= WORK INSTRUCTIONS =
Which of the lines below include "instances"? Each one should be copied out.

# # # #

$ cat src/rtl/seg7_mux_ctrl_if.sv
// CPU register-bus view of the 7-segment controller: select, direction, index, write and read data.
interface seg7_mux_ctrl_if;
  logic       cs;
  logic       rw;
  logic [1:0] addr;
  logic [7:0] din;
  logic [7:0] dout;

  modport master (output cs, rw, addr, din, input dout);
  modport slave  (input cs, rw, addr, din, output dout);
endinterface

$ cat src/rtl/seg7_mux_ctrl.sv
// Two-digit multiplexed 7-segment controller with hex/raw modes, blanking, blink and anti-ghost dead-time.
// Optional SEG_BRIGHTNESS_EN adds a 3-bit PWM brightness field in CTRL[7:5].
module seg7_mux_ctrl #(
  parameter int CLK_HZ            = 6000000,
  parameter int REFRESH_HZ        = 50,
  parameter int BLANK_CYCLES      = 16,
  parameter int BLINK_SLOTS       = 50,
  parameter int SEG_ACTIVE_LOW    = 0,
  parameter int ANODE_ACTIVE_HIGH = 1
) (
  input  logic             sys_clk,
  input  logic             sys_res,
  seg7_mux_ctrl_if.slave   bus,
  output logic [8:0]       seg_led_h,
  output logic [8:0]       seg_led_l
);

  localparam int DIV      = CLK_HZ / (REFRESH_HZ * 2);
  localparam int SHOW_LEN = DIV - BLANK_CYCLES;
  localparam int CW       = $clog2(DIV);
  localparam int BW       = $clog2(BLINK_SLOTS + 1);
  localparam logic SEG_INV = (SEG_ACTIVE_LOW != 0);
  localparam logic AN_ON   = (ANODE_ACTIVE_HIGH != 0);
`ifdef SEG_BRIGHTNESS_EN
  localparam logic [7:0] CTRL_MASK = 8'hFF;
`else
  localparam logic [7:0] CTRL_MASK = 8'h1F;
`endif

  typedef enum logic [1:0] {SHOW_L, GAP_LH, SHOW_H, GAP_HL} state_t;

  state_t          state_q, state_nxt;
  logic [CW-1:0]   cnt_q, cnt_nxt;
  logic [BW-1:0]   blink_cnt_q, blink_cnt_nxt;
  logic            phase_q, phase_nxt;
  logic [7:0]      pat_q, pat_nxt;
  logic [7:0]      data_q, ctrl_q, raw_h_q, raw_l_q;
  logic            entering, digit_h, lit;
  logic [3:0]      nib;
  logic [7:0]      seg_h_nxt, seg_l_nxt;

  function automatic logic [6:0] hex7(input logic [3:0] n);
    case (n)
      4'h0: hex7 = 7'h3F;  4'h1: hex7 = 7'h06;  4'h2: hex7 = 7'h5B;  4'h3: hex7 = 7'h4F;
      4'h4: hex7 = 7'h66;  4'h5: hex7 = 7'h6D;  4'h6: hex7 = 7'h7D;  4'h7: hex7 = 7'h07;
      4'h8: hex7 = 7'h7F;  4'h9: hex7 = 7'h6F;  4'hA: hex7 = 7'h77;  4'hB: hex7 = 7'h7C;
      4'hC: hex7 = 7'h39;  4'hD: hex7 = 7'h5E;  4'hE: hex7 = 7'h79;  default: hex7 = 7'h71;
    endcase
  endfunction

  always_ff @(posedge sys_clk or posedge sys_res) begin
    if (sys_res) begin
      data_q  <= 8'h00;
      ctrl_q  <= 8'h00;
      raw_h_q <= 8'h00;
      raw_l_q <= 8'h00;
    end else if (bus.cs && !bus.rw) begin
      case (bus.addr)
        2'd0:    data_q  <= bus.din;
        2'd1:    ctrl_q  <= bus.din & CTRL_MASK;
        2'd2:    raw_h_q <= bus.din;
        default: raw_l_q <= bus.din;
      endcase
    end
  end

  always_comb begin
    bus.dout = 8'h00;
    if (bus.cs && bus.rw) begin
      case (bus.addr)
        2'd0:    bus.dout = data_q;
        2'd1:    bus.dout = ctrl_q;
        2'd2:    bus.dout = raw_h_q;
        default: bus.dout = raw_l_q;
      endcase
    end
  end

  always_comb begin
    state_nxt     = state_q;
    cnt_nxt       = cnt_q + 1'b1;
    blink_cnt_nxt = blink_cnt_q;
    phase_nxt     = phase_q;
    entering      = 1'b0;
    case (state_q)
      SHOW_L: if (cnt_q == CW'(SHOW_LEN - 1)) state_nxt = GAP_LH;
      SHOW_H: if (cnt_q == CW'(SHOW_LEN - 1)) state_nxt = GAP_HL;
      GAP_LH: if (cnt_q == CW'(DIV - 1)) begin
        state_nxt = SHOW_H;
        cnt_nxt   = '0;
        entering  = 1'b1;
      end
      default: if (cnt_q == CW'(DIV - 1)) begin
        state_nxt = SHOW_L;
        cnt_nxt   = '0;
        entering  = 1'b1;
        if (blink_cnt_q == BW'(BLINK_SLOTS - 1)) begin
          blink_cnt_nxt = '0;
          phase_nxt     = ~phase_q;
        end else begin
          blink_cnt_nxt = blink_cnt_q + 1'b1;
        end
      end
    endcase

    // Pattern is latched from pre-write registers; blink uses the phase of the slot being entered.
    digit_h = (state_q == GAP_LH);
    nib     = digit_h ? data_q[7:4] : data_q[3:0];
    pat_nxt = pat_q;
    if (entering) begin
      if (ctrl_q[1] || (ctrl_q[4] && !phase_nxt))
        pat_nxt = 8'h00;
      else if (ctrl_q[0])
        pat_nxt = digit_h ? raw_h_q : raw_l_q;
      else
        pat_nxt = {(digit_h ? ctrl_q[2] : ctrl_q[3]), hex7(nib)};
    end

`ifdef SEG_BRIGHTNESS_EN
    lit = (int'(cnt_nxt) < (((int'(ctrl_q[7:5]) + 1) * SHOW_LEN) >> 3));
`else
    lit = 1'b1;
`endif
    seg_l_nxt = (state_nxt == SHOW_L && lit) ? pat_nxt : 8'h00;
    seg_h_nxt = (state_nxt == SHOW_H && lit) ? pat_nxt : 8'h00;
  end

  always_ff @(posedge sys_clk or posedge sys_res) begin
    if (sys_res) begin
      state_q     <= SHOW_L;
      cnt_q       <= '0;
      blink_cnt_q <= '0;
      phase_q     <= 1'b1;
      pat_q       <= 8'h00;
      seg_led_l   <= {AN_ON, {8{SEG_INV}}};
      seg_led_h   <= {~AN_ON, {8{SEG_INV}}};
    end else begin
      state_q     <= state_nxt;
      cnt_q       <= cnt_nxt;
      blink_cnt_q <= blink_cnt_nxt;
      phase_q     <= phase_nxt;
      pat_q       <= pat_nxt;
      seg_led_l   <= {((state_nxt == SHOW_L) ? AN_ON : ~AN_ON), seg_l_nxt ^ {8{SEG_INV}}};
      seg_led_h   <= {((state_nxt == SHOW_H) ? AN_ON : ~AN_ON), seg_h_nxt ^ {8{SEG_INV}}};
    end
  end

endmodule
<file path="config.mk">
export PLATFORM = sky130hd
export DESIGN_NAME = mem_access_unit
export DESIGN_NICKNAME = d
export VERILOG_FILES = /design/src/rtl/mem_access_unit.sv
export SDC_FILE = /design/constraint.sdc
export NUM_CORES = 1
export LEC_CHECK = 0
export CAP_MARGIN = 20
export CORE_ASPECT_RATIO = 2
export CORE_MARGIN = 2
export CORE_UTILIZATION = 55
export DETAILED_ROUTE_END_ITERATION = 8
export DONT_BUFFER_PORTS = 1
export HOLD_SLACK_MARGIN = 0.02
export PLACE_DENSITY_LB_ADDON = 0.2
export SLEW_MARGIN = 20
export SYNTH_ARGS = -nofsm -noshare
export SYNTH_HDL_FRONTEND = slang
export SYNTH_SLANG_ARGS = --single-unit
export TNS_END_PERCENT = 20
</file>
<file path="constraint.sdc">
create_clock -name clk -period 13.7 [get_ports clk]
set_input_delay 1.37 -clock clk [delete_from_list [all_inputs] [get_ports clk]]
set_output_delay 1.37 -clock clk [all_outputs]
set_load 0.05 [all_outputs]
</file>
## src/rtl/rv32i_test_ctrl.sv

```systemverilog
// Test sequencer for RV32I cores: pulses core reset, runs the cores, and
// collects per-hart pass/fail/timeout verdicts from ecall and gp (x3).
//
// state   | meaning
// --------+-------------------------------------------------------------
// S_IDLE  | cores held in reset, waiting for a fresh start request
// S_RESET | core reset pulse, RST_CYCLES long
// S_RUN   | cores released, watching ecall/gp and the timeout counter
// S_DONE  | verdicts held, waiting for start to drop
module rv32i_test_ctrl #(
    parameter int          NUM_HARTS      = 1,
    parameter int          RST_CYCLES     = 10,
    parameter int          TIMEOUT_CYCLES = 5000,
    parameter int          CNT_W          = 16,
    parameter logic [31:0] PASS_VALUE     = 32'h1
) (
    input  logic                   clk,
    input  logic                   rst_n,
    input  logic                   start,
    input  logic                   abort,
    input  logic [NUM_HARTS-1:0]   ecall,
    input  logic [32*NUM_HARTS-1:0] gp_value,
    output logic                   core_rst_n,
    output logic                   busy,
    output logic                   done,
    output logic [2*NUM_HARTS-1:0] status,
    output logic                   pass_all,
    output logic [CNT_W-1:0]       cycle_count,
    output logic [CNT_W-1:0]       test_count
);

    typedef enum logic [1:0] {S_IDLE, S_RESET, S_RUN, S_DONE} state_t;

    localparam int RW = (RST_CYCLES > 1) ? $clog2(RST_CYCLES) : 1;
    localparam logic [RW-1:0]    RST_LOAD = RW'(RST_CYCLES - 1);
    localparam logic [CNT_W-1:0] TC_LAST  = CNT_W'(TIMEOUT_CYCLES - 1);

    localparam logic [1:0] ST_PEND = 2'd0;
    localparam logic [1:0] ST_PASS = 2'd1;
    localparam logic [1:0] ST_FAIL = 2'd2;
    localparam logic [1:0] ST_TMO  = 2'd3;

    state_t                 state_q, state_d;
    logic [RW-1:0]          rst_cnt_q, rst_cnt_d;
    logic [2*NUM_HARTS-1:0] status_q, status_d;
    logic [CNT_W-1:0]       cyc_q, cyc_d;
    logic [CNT_W-1:0]       tcnt_q, tcnt_d;
    logic                   core_rst_n_q, core_rst_n_d;
    // armed_q goes high once start has been seen low, so a level held across
    // DONE, abort or reset release cannot launch a second test.
    logic                   armed_q, armed_d;

    logic [2*NUM_HARTS-1:0] st_run;
    logic                   any_pend;

    always_ff @(posedge clk or negedge rst_n) begin
        if (!rst_n) begin
            state_q      <= S_IDLE;
            rst_cnt_q    <= '0;
            status_q     <= '0;
            cyc_q        <= '0;
            tcnt_q       <= '0;
            core_rst_n_q <= 1'b0;
            armed_q      <= 1'b0;
        end else begin
            state_q      <= state_d;
            rst_cnt_q    <= rst_cnt_d;
            status_q     <= status_d;
            cyc_q        <= cyc_d;
            tcnt_q       <= tcnt_d;
            core_rst_n_q <= core_rst_n_d;
            armed_q      <= armed_d;
        end
    end

    always_comb begin
        state_d   = state_q;
        rst_cnt_d = rst_cnt_q;
        status_d  = status_q;
        cyc_d     = cyc_q;
        tcnt_d    = tcnt_q;
        armed_d   = start ? armed_q : 1'b1;
        st_run    = status_q;
        any_pend  = 1'b0;

        case (state_q)
            S_IDLE: begin
                if (start && armed_q) begin
                    state_d   = S_RESET;
                    status_d  = '0;
                    cyc_d     = '0;
                    rst_cnt_d = RST_LOAD;
                    armed_d   = 1'b0;
                end
            end
            S_RESET: begin
                if (abort) begin
                    state_d  = S_IDLE;
                    status_d = '0;
                end else if (rst_cnt_q == '0) begin
                    state_d = S_RUN;
                end else begin
                    rst_cnt_d = rst_cnt_q - RW'(1);
                end
            end
            S_RUN: begin
                if (abort) begin
                    state_d  = S_IDLE;
                    status_d = '0;
                end else begin
                    if (cyc_q != '1) begin
                        cyc_d = cyc_q + CNT_W'(1);
                    end
                    for (int h = 0; h < NUM_HARTS; h++) begin
                        if (st_run[2*h +: 2] == ST_PEND && ecall[h]) begin
                            st_run[2*h +: 2] = (gp_value[32*h +: 32] == PASS_VALUE) ?
                                               ST_PASS : ST_FAIL;
                        end
                    end
                    for (int h = 0; h < NUM_HARTS; h++) begin
                        if (st_run[2*h +: 2] == ST_PEND) begin
                            any_pend = 1'b1;
                        end
                    end
                    // An ecall on the terminal cycle has already latched above,
                    // so only harts that stayed silent become timeouts.
                    if (any_pend && cyc_q == TC_LAST) begin
                        for (int h = 0; h < NUM_HARTS; h++) begin
                            if (st_run[2*h +: 2] == ST_PEND) begin
                                st_run[2*h +: 2] = ST_TMO;
                            end
                        end
                        any_pend = 1'b0;
                    end
                    status_d = st_run;
                    if (!any_pend) begin
                        state_d = S_DONE;
                        tcnt_d  = tcnt_q + CNT_W'(1);
                    end
                end
            end
            S_DONE: begin
                if (!start) begin
                    state_d = S_IDLE;
                end
            end
            default: state_d = S_IDLE;
        endcase

        core_rst_n_d = (state_d == S_RUN);
    end

    always_comb begin
        pass_all = (state_q == S_DONE);
        for (int h = 0; h < NUM_HARTS; h++) begin
            if (status_q[2*h +: 2] != ST_PASS) begin
                pass_all = 1'b0;
            end
        end
    end

    assign core_rst_n  = core_rst_n_q;
    assign busy        = (state_q == S_RESET) || (state_q == S_RUN);
    assign done        = (state_q == S_DONE);
    assign status      = status_q;
    assign cycle_count = cyc_q;
    assign test_count  = tcnt_q;

endmodule

```

## config.mk

```make
export PLATFORM = sky130hd
export DESIGN_NAME = rv32i_test_ctrl
export DESIGN_NICKNAME = d
export VERILOG_FILES = /design/src/rtl/rv32i_test_ctrl.sv
export SDC_FILE = /design/constraint.sdc
export NUM_CORES = 1
export LEC_CHECK = 0
export ABC_AREA = 1
export CAP_MARGIN = 20
export CORE_UTILIZATION = 45
export DETAILED_ROUTE_END_ITERATION = 16
export MAX_ROUTING_LAYER = met4
export PLACE_DENSITY = 0.88
export SLEW_MARGIN = 40
export SYNTH_ARGS = -nofsm -noshare
export SYNTH_HDL_FRONTEND = slang
export SYNTH_SLANG_ARGS = --single-unit
```

## constraint.sdc

```tcl
create_clock -name clk -period 1.6 [get_ports clk]
set_input_delay 0.32 -clock clk [delete_from_list [all_inputs] [get_ports clk]]
set_output_delay 0.32 -clock clk [all_outputs]
set_load 0.05 [all_outputs]
```

==> results by group <==
Hold path
  • Hold crit path type: primary input to asynchronous set/reset pin

Clock tree
  • Sink Count: 42
  • Clock slew at reported path FFs: ~90 ps
  • CTS tree: built
  • CTS H-tree lvls: 2
  • Clk buf depth: 2
  • Clock latency on the worst-skew pair: around 320 ps
  • CTS root buffer: clkbuf_8
  • CTS Buf Count: 5

Logic synthesis
  • Flops & latches, synth: between 40 and 50
  • Synth area leaders: dfrtp_1 (36%), nand2_1 (13%), nor2_1 (11%), nand3_1 (6.3%), inv_1 (6.3%)
  • Net Count, Synth: 468
  • Share of the synthesized area in the top cell type: 0.359
  • Yosys warning count: 0
  • Synth cell types: 30
  • Post-Synthesis Cells: between 400 and 500
  • Cell Area, Synth: between 2000 and 3000 um^2
  • Avg Cell Area, Syn: roughly 7 um^2
  • Cell taking the most area after synthesis: dfrtp_1
  • Sequential-to-total area share from yosys stat: 0.359

Cells and area
  • Layout area overhead: 70.7%
  • Filler cell count: 349
  • Commonest non-fill, non-tap cell in the layout: nand2_1
  • Nets: slightly above 600
  • Layout cell share with drive strength beyond 1: 0.351
  • Final Util: 0.792
  • Most frequent cells in the layout: nand2_1 (92), nor2_1 (76), buf_4 (53)
  • ANT cells: 0

Worst setup path
  • Reg2reg path depth: 10
  • CP startpoint kind: flip-flop
  • Critical path class: flip-flop to flip-flop
  • CP max FO: 7
  • CP endpoint kind: flip-flop
  • Req. time, crit path: around 1800 ps
  • Flop2flop setup slack: -220 ps
  • Crit path arrival time: about 2000 ps
  • R2r endpoint: cycle_count[12]
  • Worst R2R Start: state_q[0]

Routing
  • Vias: slightly below 4000
  • Via/cell ratio: 6.06
  • DR WL/cell: 19.4 um
  • Post-Route WL: 12400 um
  • First-pass iteration count of the detailed router: 15
  • Initial drt markers: about 550
  • Residual DRC: 1
  • DRT antenna net count: 0

Power
  • Final Power: 0.00568 W
  • PwrDens: 1140 nW/um^2
  • Leakage power: roughly 2.3 nW
  • Peak VDD IR: roughly 0.0015 V

Outcome
  • Status: complete, but fails checks
  • Failing checks: DRC, setup timing

Timing
  • Worst Tran Pin Value: approximately 460 ps
  • Slew Viols, Final: 0
  • Final WS setup: -218 ps
  • Highest clock rate: around 550 MHz
  • Fin. Hold Viols: 0
  • Setup violations, final: 36
  • Period utilization: 1.14
  • Rel. slew slack: 0.695
  • Unrepaired setup endpoints after global routing: true
  • Final Skew: around 14 ps
  • Final Critical Period: about 1800 ps
  • Setup tns final: -4080 ps

Floorplanning
  • Core area: roughly 6300 um^2
  • Starting Density: 0.464
  • Row cnt: 29
  • Die area: 6840 um^2
  • I/O Pins: 75
  • Die Width: approximately 83 um
  • Die Ht: between 80 and 90 um

GRT
  • GRT overflow: 0
  • Vias in the first global route: 3388
  • First-pass GRT wire length: between 15000 and 20000 um
  • Largest net degree at the start of global routing: 28
  • Initial antenna violation count: 0
  • GRT Total Usage: 0.309

Job
  • Max Cap Viol: 0

Placed design
  • DP HPWL: between 7000 and 8000 um
  • Final GP Congestion: about 0.97
  • IO buf count: between 70 and 80
## final cells by class
cell class,instances,area [um^2],area share
flip-flops and latches,42,1070,0.214
well taps,77,96.3,0.0193
clock inverters,1,8.76,0.00175
repair buffers,136,1650,0.330
multi-input cells,325,1890,0.377
clock buffers,7,86.3,0.0173
inverters,51,199,0.0398
## worst max-delay path, cell delays in order, from the launching register on
cell      delay [ps]
dfrtp_1          410
inv_2            110
ha_4             170
inv_4             50
buf_6            120
a211oi_4         300
nand2_4          110
nand2_8          130
buf_12           160
nand2_2           60
o21ai_2           80
## cells by family after synthesis
kind of cell               Yosys count  share of synthesized area
and+or+nand+nor                    270                      0.405
adders and majority gates            8                     0.0342
AOI/OAI and AO/OA                   26                     0.0611
buffers and inverters               56                     0.0777
DFF                                 42                      0.359
xor gates and xnor gates            21                     0.0628
## worst max-delay path by stage
stage                   startpoint         endpoint  cells after the start
global placement             ecall    test_count[2]                      8
detailed placement           start  cycle_count[14]                     10
finish                  state_q[0]  cycle_count[12]                     10
CTS                     state_q[1]  cycle_count[12]                      9
global route        cycle_count[0]  cycle_count[13]                      9
floorplan           cycle_count[0]   cycle_count[7]                     11
## per-layer routing
layer	vias to the layer above	part of all wire	track usage
li1	1626	-	-
met1	1760	0.34	0.342
met2	371	0.47	0.534
met3	118	0.11	0.0571
met4	0	0.079	0.148
met5	-	0	-
## sequential cells by signal (all words and copies together), names as in the netlist
register	count
core_rst_n	1
status	2
cycle_count	16
rst_cnt_q	4
state_q	2
armed_q	1
test_count	16
## cells in the mapped netlist
| library cell | instances |
|---|---|
| and2_1 | 1 |
| nor3b_1 | 1 |
| inv_2 | 2 |
| nand4_1 | 14 |
| xor2_1 | 20 |
| nor2_4 | 1 |
| nand3_1 | 37 |
| a211oi_2 | 1 |
| nand2_1 | 104 |
| buf_6 | 2 |
| o22ai_1 | 1 |
| nand3b_1 | 1 |
| a21oi_1 | 5 |
| nor2_1 | 84 |
| o21ai_0 | 5 |
| nor3_2 | 3 |
| nor3_1 | 11 |
| dfrtp_1 | 42 |
| buf_2 | 2 |
| xnor2_1 | 1 |
| ha_1 | 8 |
| clkbuf_1 | 1 |
| a21oi_2 | 1 |
| o211ai_1 | 1 |
| o21ai_2 | 9 |
| nand2_4 | 2 |
| nand2_2 | 7 |
| nor2_2 | 4 |
| o21ai_1 | 3 |
| inv_1 | 49 |
## report_power, final
group          switching [W]  total (W)  internal [W]
clock network       0.000414   0.000772      0.000357
registers           0.000203    0.00144       0.00123
logic                0.00198    0.00348       0.00150
## per-stage QoR
step                instance area (um^2)  worst slack (ps)  hold WS [ps]  std cells
floorplan                           3000              -116          24.4        423
finish                              5000              -218           501        639
global route                        5000              -300           539        639
global placement                    4540              -151           274        616
detailed placement                  4540              -210           279        616
CTS                                 4710              -104           489        628
## what timing repair did
action | CTS | global route
setup buffers | 3 | 8
gates resized for setup | 10 | 50
pin swaps | 2 | 14
hold buffers | 1 | 0
cloned | 0 | 3
setup endpoints to repair | 32 | 39
hold endpoints to repair | 15 | 0
No activity file was read; power rests on OpenSTA's default activity.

# # # #

= WRITTEN RESPONSE =
cell class,instances,area [um^2],area share
| library cell | instances |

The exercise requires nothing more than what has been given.